## config.mk

```make
export PLATFORM = sky130hd
export DESIGN_NAME = atten_prog
export DESIGN_NICKNAME = d
export VERILOG_FILES = /design/src/rtl/atten_prog_pkg.sv /design/src/rtl/atten_tick_timer.sv /design/src/rtl/atten_bit_shifter.sv /design/src/rtl/atten_prog.sv
export SDC_FILE = /design/constraint.sdc
export NUM_CORES = 1
export LEC_CHECK = 0
export ABC_AREA = 0
export BUFFER_PORTS_ARGS = -buffer_cell sky130_fd_sc_hd__buf_4
export CAP_MARGIN = 30
export CORE_ASPECT_RATIO = 1.2
export CORE_UTILIZATION = 57
export CTS_BUF_LIST = sky130_fd_sc_hd__clkbuf_4
export CTS_CLUSTER_DIAMETER = 80
export DETAILED_ROUTE_END_ITERATION = 6
export PLACE_DENSITY = 0.82
export SETUP_SLACK_MARGIN = 0.1
export SLEW_MARGIN = 25
export SYNTH_ARGS = -nofsm -noshare
export SYNTH_HDL_FRONTEND = slang
export SYNTH_SLANG_ARGS = --single-unit
export TNS_END_PERCENT = 20
```

## constraint.sdc

```tcl
create_clock -name clk -period 7 [get_ports clk]
set_clock_uncertainty 0.2 [all_clocks]
set_input_delay 1.4 -clock clk [delete_from_list [all_inputs] [get_ports clk]]
set_output_delay 1.4 -clock clk [all_outputs]
set_load 0.005 [all_outputs]
```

+++

> **PROMPT**
Copy every entry exactly as it is given.

> **TASK OUTPUT**
## config.mk

```make
export PLATFORM = sky130hd
export DESIGN_NAME = atten_prog
export DESIGN_NICKNAME = d
export VERILOG_FILES = /design/src/rtl/atten_prog_pkg.sv /design/src/rtl/atten_tick_timer.sv /design/src/rtl/atten_bit_shifter.sv /design/src/rtl/atten_prog.sv
export SDC_FILE = /design/constraint.sdc
export NUM_CORES = 1
export LEC_CHECK = 0
export ABC_AREA = 0
export BUFFER_PORTS_ARGS = -buffer_cell sky130_fd_sc_hd__buf_4
export CAP_MARGIN = 30
export CORE_ASPECT_RATIO = 1.2
export CORE_UTILIZATION = 57
export CTS_BUF_LIST = sky130_fd_sc_hd__clkbuf_4
export CTS_CLUSTER_DIAMETER = 80
export DETAILED_ROUTE_END_ITERATION = 6
export PLACE_DENSITY = 0.82
export SETUP_SLACK_MARGIN = 0.1
export SLEW_MARGIN = 25
export SYNTH_ARGS = -nofsm -noshare
export SYNTH_HDL_FRONTEND = slang
export SYNTH_SLANG_ARGS = --single-unit
export TNS_END_PERCENT = 20
```

## constraint.sdc

```tcl
create_clock -name clk -period 7 [get_ports clk]
set_clock_uncertainty 0.2 [all_clocks]
set_input_delay 1.4 -clock clk [delete_from_list [all_inputs] [get_ports clk]]
set_output_delay 1.4 -clock clk [all_outputs]
set_load 0.005 [all_outputs]
```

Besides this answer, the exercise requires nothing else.